• [Exercise data]
--- src/rtl/led_rgb_pkg.sv ---
// Shared constants and types for the LED RGB step sequencer.
package led_rgb_pkg;

  // Flags word layout: each field is {b,g,r} with r in the lowest bit
  localparam int FLG_EN_LSB   = 0;
  localparam int FLG_MODE_LSB = 3;
  localparam int FLG_HOLD_LSB = 6;
  localparam int FLAGS_W      = 9;

  // Word index within one step entry (low two bits of the write address)
  localparam logic [1:0] WORD_FLAGS = 2'd0;
  localparam logic [1:0] WORD_DUR   = 2'd1;
  localparam logic [1:0] WORD_DWELL = 2'd2;

  // Playback FSM states
  typedef enum logic [1:0] {
    ST_IDLE = 2'd0,
    ST_LOAD = 2'd1,
    ST_RUN  = 2'd2
  } seq_state_t;

endpackage

--- src/rtl/led_rgb_seq_ram.sv ---
// Step table: simple dual-port RAM, one write and one synchronous read per
// cycle. Each step is stored as three word lanes (flags, duration, dwell)
// selected by the word index of the write address. A read colliding with a
// write to the same entry returns the old contents.
module led_rgb_seq_ram
  import led_rgb_pkg::*;
#(
  parameter int DEPTH = 16,
  parameter int SW    = $clog2(DEPTH)
) (
  input  logic               i_clk,
  input  logic               i_wr_en,
  input  logic [SW-1:0]      i_wr_step,
  input  logic [1:0]         i_wr_word,
  input  logic [31:0]        i_wr_data,
  input  logic [SW-1:0]      i_rd_step,
  output logic [FLAGS_W-1:0] o_rd_flags,
  output logic [31:0]        o_rd_dur,
  output logic [31:0]        o_rd_dwell
);

  logic [FLAGS_W-1:0] r_flags_mem [DEPTH];
  logic [31:0]        r_dur_mem   [DEPTH];
  logic [31:0]        r_dwell_mem [DEPTH];
  logic [FLAGS_W-1:0] r_rd_flags;
  logic [31:0]        r_rd_dur;
  logic [31:0]        r_rd_dwell;

  // Lane writes plus registered read; nonblocking order gives read-old.
  always_ff @(posedge i_clk) begin
    if (i_wr_en && (i_wr_word == WORD_FLAGS)) r_flags_mem[i_wr_step] <= i_wr_data[FLAGS_W-1:0];
    if (i_wr_en && (i_wr_word == WORD_DUR))   r_dur_mem[i_wr_step]   <= i_wr_data;
    if (i_wr_en && (i_wr_word == WORD_DWELL)) r_dwell_mem[i_wr_step] <= i_wr_data;
    r_rd_flags <= r_flags_mem[i_rd_step];
    r_rd_dur   <= r_dur_mem[i_rd_step];
    r_rd_dwell <= r_dwell_mem[i_rd_step];
  end

  assign o_rd_flags = r_rd_flags;
  assign o_rd_dur   = r_rd_dur;
  assign o_rd_dwell = r_rd_dwell;

endmodule

--- src/rtl/led_rgb_sequencer.sv ---
// Table-driven pattern player feeding the led_rgb core configuration inputs.
// The RAM is read every cycle at the entry that follows the step that will be
// current in the next cycle, so the read data always holds the upcoming step
// and consecutive steps abut without gap cycles, even for one-cycle dwells.
module led_rgb_sequencer
  import led_rgb_pkg::*;
#(
  parameter int DEPTH = 16,
  parameter int SW    = $clog2(DEPTH)
) (
  input  logic          clk,
  input  logic          reset,
  input  logic          wr_en,
  input  logic [SW+1:0] wr_addr,
  input  logic [31:0]   wr_data,
  input  logic          start,
  input  logic          stop,
  input  logic          loop,
  input  logic [SW-1:0] last_step,
  output logic          mode_r,
  output logic          mode_g,
  output logic          mode_b,
  output logic          enable_r,
  output logic          enable_g,
  output logic          enable_b,
  output logic          holded_r,
  output logic          holded_g,
  output logic          holded_b,
  output logic [31:0]   duration_r,
  output logic [31:0]   duration_g,
  output logic [31:0]   duration_b,
  output logic          step_pulse,
  output logic [SW-1:0] cur_step,
  output logic          busy,
  output logic          done
);

  seq_state_t         r_state;
  logic               r_start;
  logic [SW-1:0]      r_step;
  logic [31:0]        r_cnt;
  logic [2:0]         r_en;
  logic [2:0]         r_mode;
  logic [2:0]         r_hold;
  logic [31:0]        r_dur;
  logic               r_busy;
  logic               r_done;
  logic               r_pulse;

  logic [FLAGS_W-1:0] w_rd_flags;
  logic [31:0]        w_rd_dur;
  logic [31:0]        w_rd_dwell;
  logic [SW-1:0]      w_rd_step;
  logic [SW-1:0]      w_next;
  logic [SW-1:0]      w_apply_step;
  logic               w_bnd;
  logic               w_apply;
  logic               w_finish;

  // Index that follows s in playback order (wraps to 0 after last)
  function automatic logic [SW-1:0] succ(input logic [SW-1:0] s, input logic [SW-1:0] last);
    return (s == last) ? {SW{1'b0}} : s + 1'b1;
  endfunction

  led_rgb_seq_ram #(.DEPTH(DEPTH), .SW(SW)) u_ram (
    .i_clk      (clk),
    .i_wr_en    (wr_en),
    .i_wr_step  (wr_addr[SW+1:2]),
    .i_wr_word  (wr_addr[1:0]),
    .i_wr_data  (wr_data),
    .i_rd_step  (w_rd_step),
    .o_rd_flags (w_rd_flags),
    .o_rd_dur   (w_rd_dur),
    .o_rd_dwell (w_rd_dwell)
  );

  // Boundary decode and read address selection
  always_comb begin
    w_bnd        = (r_state == ST_RUN) && (r_cnt == 32'd1);
    w_next       = succ(r_step, last_step);
    w_apply      = 1'b0;
    w_finish     = 1'b0;
    w_apply_step = w_next;
    if (r_state == ST_LOAD) begin
      w_apply      = 1'b1;
      w_apply_step = {SW{1'b0}};
    end else if (w_bnd) begin
      if ((r_step != last_step) || loop) w_apply  = 1'b1;
      else                               w_finish = 1'b1;
    end
    case (r_state)
      ST_LOAD: w_rd_step = succ({SW{1'b0}}, last_step);
      ST_RUN:  w_rd_step = w_bnd ? succ(w_next, last_step) : w_next;
      default: w_rd_step = {SW{1'b0}};
    endcase
  end

  // Playback FSM with registered core-facing outputs
  always_ff @(posedge clk) begin
    if (reset) begin
      r_state <= ST_IDLE;
      r_start <= 1'b0;
      r_step  <= '0;
      r_cnt   <= '0;
      r_en    <= '0;
      r_mode  <= '0;
      r_hold  <= '0;
      r_dur   <= '0;
      r_busy  <= 1'b0;
      r_done  <= 1'b0;
      r_pulse <= 1'b0;
    end else begin
      r_start <= start && !stop && (r_state == ST_IDLE);
      r_pulse <= 1'b0;
      r_done  <= 1'b0;
      if (stop || w_finish) begin
        r_state <= ST_IDLE;
        r_busy  <= 1'b0;
        r_en    <= '0;
        r_mode  <= '0;
        r_hold  <= '0;
        r_done  <= w_finish && !stop;
      end else if (w_apply) begin
        r_state <= ST_RUN;
        r_step  <= w_apply_step;
        r_en    <= w_rd_flags[FLG_EN_LSB +: 3];
        r_mode  <= w_rd_flags[FLG_MODE_LSB +: 3];
        r_hold  <= w_rd_flags[FLG_HOLD_LSB +: 3];
        r_dur   <= w_rd_dur;
        r_cnt   <= (w_rd_dwell == 32'd0) ? 32'd1 : w_rd_dwell;
        r_pulse <= 1'b1;
      end else if ((r_state == ST_IDLE) && r_start) begin
        r_state <= ST_LOAD;
        r_busy  <= 1'b1;
      end else if (r_state == ST_RUN) begin
        r_cnt <= r_cnt - 32'd1;
      end
    end
  end

  assign enable_r   = r_en[0];
  assign enable_g   = r_en[1];
  assign enable_b   = r_en[2];
  assign mode_r     = r_mode[0];
  assign mode_g     = r_mode[1];
  assign mode_b     = r_mode[2];
  assign holded_r   = r_hold[0];
  assign holded_g   = r_hold[1];
  assign holded_b   = r_hold[2];
  assign duration_r = r_dur;
  assign duration_g = r_dur;
  assign duration_b = r_dur;
  assign step_pulse = r_pulse;
  assign cur_step   = r_step;
  assign busy       = r_busy;
  assign done       = r_done;

endmodule

--- config.mk ---
export PLATFORM = sky130hd
export DESIGN_NAME = led_rgb_sequencer
export DESIGN_NICKNAME = d
export VERILOG_FILES = /design/src/rtl/led_rgb_pkg.sv /design/src/rtl/led_rgb_seq_ram.sv /design/src/rtl/led_rgb_sequencer.sv
export SDC_FILE = /design/constraint.sdc
export NUM_CORES = 2
export LEC_CHECK = 0
export BUFFER_PORTS_ARGS = -buffer_cell sky130_fd_sc_hd__buf_2
export CAP_MARGIN = 20
export CORE_MARGIN = 3
export CORE_UTILIZATION = 45
export CTS_BUF_LIST = sky130_fd_sc_hd__clkbuf_8 sky130_fd_sc_hd__clkbuf_16
export CTS_CLUSTER_SIZE = 30
export DETAILED_ROUTE_END_ITERATION = 6
export SETUP_SLACK_MARGIN = 0.15
export SKIP_CTS_REPAIR_TIMING = 1
export SYNTH_ARGS = -nofsm -noshare
export SYNTH_HDL_FRONTEND = slang
export SYNTH_HIERARCHICAL = 1
export SYNTH_SLANG_ARGS = --single-unit
export TNS_END_PERCENT = 1
--- constraint.sdc ---
create_clock -name clk -period 5.44 [get_ports clk]
set_input_delay 1.36 -clock clk [delete_from_list [all_inputs] [get_ports clk]]
set_output_delay 1.36 -clock clk [all_outputs]
set_load 0.02 [all_outputs]
-- Word-level counts from Yosys, hierarchy flattened
Memory sizes are Yosys's and may differ from the RTL's. A register that Yosys moved wholly into a read port is not among the register bits.
Index checks and enable logic that the tools add are counted.
- register bits after elaboration: 83
- bits in writable memories: 1168
- input port bits: 48
- output and inout bits: 112
- logic and storage cells: 77
- memories kept: 3
- memories (name ; words ; bits a word ; rd ports ; clocked after Yosys merged registers in ; write ports ; RTL line ; RTL):
    u_ram.r_dur_mem ; 16 ; 32 ; 1 ; 1 ; 1 ; led_rgb_seq_ram.sv:23 ; logic [31:0] r_dur_mem [DEPTH];
    u_ram.r_dwell_mem ; 16 ; 32 ; 1 ; 1 ; 1 ; led_rgb_seq_ram.sv:24 ; logic [31:0] r_dwell_mem [DEPTH];
    u_ram.r_flags_mem ; 16 ; 9 ; 1 ; 1 ; 1 ; led_rgb_seq_ram.sv:22 ; logic [FLAGS_W-1:0] r_flags_mem [DEPTH];
- add/sub/neg operators: 3
- equal/unequal tests: 9
- multiplexer cells: 25
- bitwise operators: 2
- reductions and logical operators: 23
- operator list (operator ; count):
    two-way mux 32 bit ; 4
    == test 32 x 1 -> 1 bit, second input constant ; 1
    zero test 32 bit ; 1
    subtractor 32 x 1 -> 32 bit, second input constant ; 1
    two-way mux 4 bit ; 4
    two-way mux 1 bit ; 14
    adder 4 x 1 -> 4 bit, second input constant ; 2
    == test 4 bit ; 2
    logical AND 1 bit ; 8
    one-hot mux 4 bit (2 select lines) ; 1
    == test 2 x 1 -> 1 bit, second input constant ; 2
    == test 2 bit, second input constant ; 2
    zero test 2 bit ; 2
    zero test 4 bit ; 1
    two-way mux 2 bit ; 2
    inequality test 4 bit ; 1
    AND reduction 2 bit ; 2
    nonzero test 2 bit ; 2
    OR reduction 2 bit ; 2
    AND reduction 3 bit ; 1
    OR reduction 3 bit ; 1
    logical OR 1 bit ; 2
    inequality test 2 bit, second input constant ; 1
    NOT 1 bit ; 2
    zero test 1 bit ; 1

-- Logic depth before layout (Yosys ltp)
- word-level depth: 8
- depth in mapped cells: 14
- mapped depth without buffers: 11

-- By module
Netlist, hierarchy kept.
- by module, submodules not included (module ; times used ; cells each ; area an instance (µm²) ; sequential area each (µm²)):
    led_rgb_seq_ram ; 1 ; 1933 ; 45366.0 ; 36535.0
    led_rgb_sequencer ; 1 ; 604 ; 4798.4 ; 1661.6

-- Least setup slack after synthesis
Ideal clock, no wire load.
- path kind: input-to-reg
- from: input wr_addr[2]
- to: memory u_ram.r_dur_mem[3][0], enable pin
- setup time: 0.502 ns
- arrival: 4.863 ns
- data required time: 4.938 ns
- setup slack: 0.076 ns
- stages on the path: 3
- path through: clkbuf_1 nand2_1 nor4_1
- RTL lines (what ; RTL line ; RTL):
    start: declaration ; led_rgb_sequencer.sv:14 ; input logic [SW+1:0] wr_addr,
    end: declaration ; led_rgb_seq_ram.sv:23 ;
Straight into the memory's write port.

-- Final worst setup path
- from: register r_cnt[4]
- to: register u_ram.r_rd_flags[2] (netlist: u_ram/o_rd_flags[2]), read port of u_ram.r_flags_mem
- longest elaborated chain between the ends: 4
- RTL lines (what ; RTL line ; RTL):
    start: declaration ; led_rgb_sequencer.sv:41 ; logic [31:0] r_cnt;
    start signal: assignment ; led_rgb_sequencer.sv:130 ; r_cnt <= (w_rd_dwell == 32'd0) ? 32'd1 : w_rd_dwell;
    start signal: assignment ; led_rgb_sequencer.sv:136 ; r_cnt <= r_cnt - 32'd1;
    == test 32 x 1 -> 1 bit ; led_rgb_sequencer.sv:79 ; w_bnd = (r_state == ST_RUN) && (r_cnt == 32'd1);
    logical AND 1 bit ; led_rgb_sequencer.sv:79 ;
    two-way mux 4 bit ; led_rgb_sequencer.sv:93 ; ST_RUN: w_rd_step = w_bnd ? succ(w_next, last_step) : w_next;
    one-hot mux 4 bit (2 select lines) ; led_rgb_sequencer.sv:91 ; case (r_state)
    named net w_rd_step[1] ; led_rgb_sequencer.sv:53 ; logic [SW-1:0] w_rd_step;
    end: declaration ; led_rgb_seq_ram.sv:25 ; logic [FLAGS_W-1:0] r_rd_flags;
The timed path passes the listed nets, and every way through them passes these cells.
A chain may end at the register's enable or synchronous reset.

• [Try it]
Pull together all lines from the data that mention the word "entry".

• [Expected answer]
  // Word index within one step entry (low two bits of the write address)
// write to the same entry returns the old contents.
// The RAM is read every cycle at the entry that follows the step that will be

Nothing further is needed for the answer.